▶ Directions for this task: When the line with "set_output_delay 0.5 -clock clk [all_outputs]" appears below, start repeating lines exactly, and keep going through the line with "run 2 against"; add nothing outside that span.

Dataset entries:

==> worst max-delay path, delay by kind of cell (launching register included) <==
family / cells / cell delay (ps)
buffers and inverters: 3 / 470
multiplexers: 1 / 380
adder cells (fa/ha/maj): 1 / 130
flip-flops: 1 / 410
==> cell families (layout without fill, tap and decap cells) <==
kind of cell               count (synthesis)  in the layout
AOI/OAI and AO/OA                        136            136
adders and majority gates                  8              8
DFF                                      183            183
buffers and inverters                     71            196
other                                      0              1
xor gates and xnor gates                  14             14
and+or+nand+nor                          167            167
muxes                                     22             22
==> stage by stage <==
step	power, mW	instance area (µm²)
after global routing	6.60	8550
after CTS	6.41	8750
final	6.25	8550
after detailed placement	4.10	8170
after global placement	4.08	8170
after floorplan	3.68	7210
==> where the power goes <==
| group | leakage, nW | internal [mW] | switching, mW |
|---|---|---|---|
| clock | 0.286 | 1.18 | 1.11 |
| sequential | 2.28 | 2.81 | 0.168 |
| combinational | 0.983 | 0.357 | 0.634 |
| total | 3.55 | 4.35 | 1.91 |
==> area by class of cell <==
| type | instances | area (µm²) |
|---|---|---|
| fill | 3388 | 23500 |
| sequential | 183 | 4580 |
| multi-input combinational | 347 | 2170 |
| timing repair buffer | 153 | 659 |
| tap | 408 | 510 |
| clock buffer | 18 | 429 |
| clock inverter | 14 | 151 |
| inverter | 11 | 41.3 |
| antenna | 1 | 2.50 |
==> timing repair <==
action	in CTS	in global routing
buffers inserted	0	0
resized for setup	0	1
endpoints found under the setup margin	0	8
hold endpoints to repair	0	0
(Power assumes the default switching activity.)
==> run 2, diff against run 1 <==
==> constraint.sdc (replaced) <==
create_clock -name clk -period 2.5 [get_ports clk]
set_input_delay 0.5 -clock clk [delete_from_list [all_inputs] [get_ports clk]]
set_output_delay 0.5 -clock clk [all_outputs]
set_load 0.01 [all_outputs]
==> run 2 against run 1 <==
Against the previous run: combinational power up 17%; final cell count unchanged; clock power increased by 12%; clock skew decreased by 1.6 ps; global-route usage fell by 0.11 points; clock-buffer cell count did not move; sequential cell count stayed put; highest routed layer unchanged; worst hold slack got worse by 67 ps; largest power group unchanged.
--- config.mk ---
export PLATFORM = sky130hd
export DESIGN_NAME = mem_stage
export DESIGN_NICKNAME = d
export VERILOG_FILES = /design/src/rtl/nqcpu_defs_pkg.sv /design/src/rtl/mem_stage.sv
export SDC_FILE = /design/constraint.sdc
export NUM_CORES = 1
export LEC_CHECK = 0
export CAP_MARGIN = 0
export CORE_MARGIN = 1
export CORE_UTILIZATION = 40
export CTS_CLUSTER_DIAMETER = 120
export DETAILED_ROUTE_END_ITERATION = 10
export PLACE_DENSITY = 0.67
export SYNTH_ARGS = -nofsm -noshare
export SYNTH_HDL_FRONTEND = slang
export SYNTH_SLANG_ARGS = --single-unit
--- constraint.sdc ---
create_clock -name clk -period 2.4 [get_ports clk]
set_input_delay 0.24 -clock clk [delete_from_list [all_inputs] [get_ports clk]]
set_output_delay 0.24 -clock clk [all_outputs]
set_load 0.03 [all_outputs]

▶ Expected answer:
set_output_delay 0.5 -clock clk [all_outputs]
set_load 0.01 [all_outputs]
==> run 2 against run 1 <==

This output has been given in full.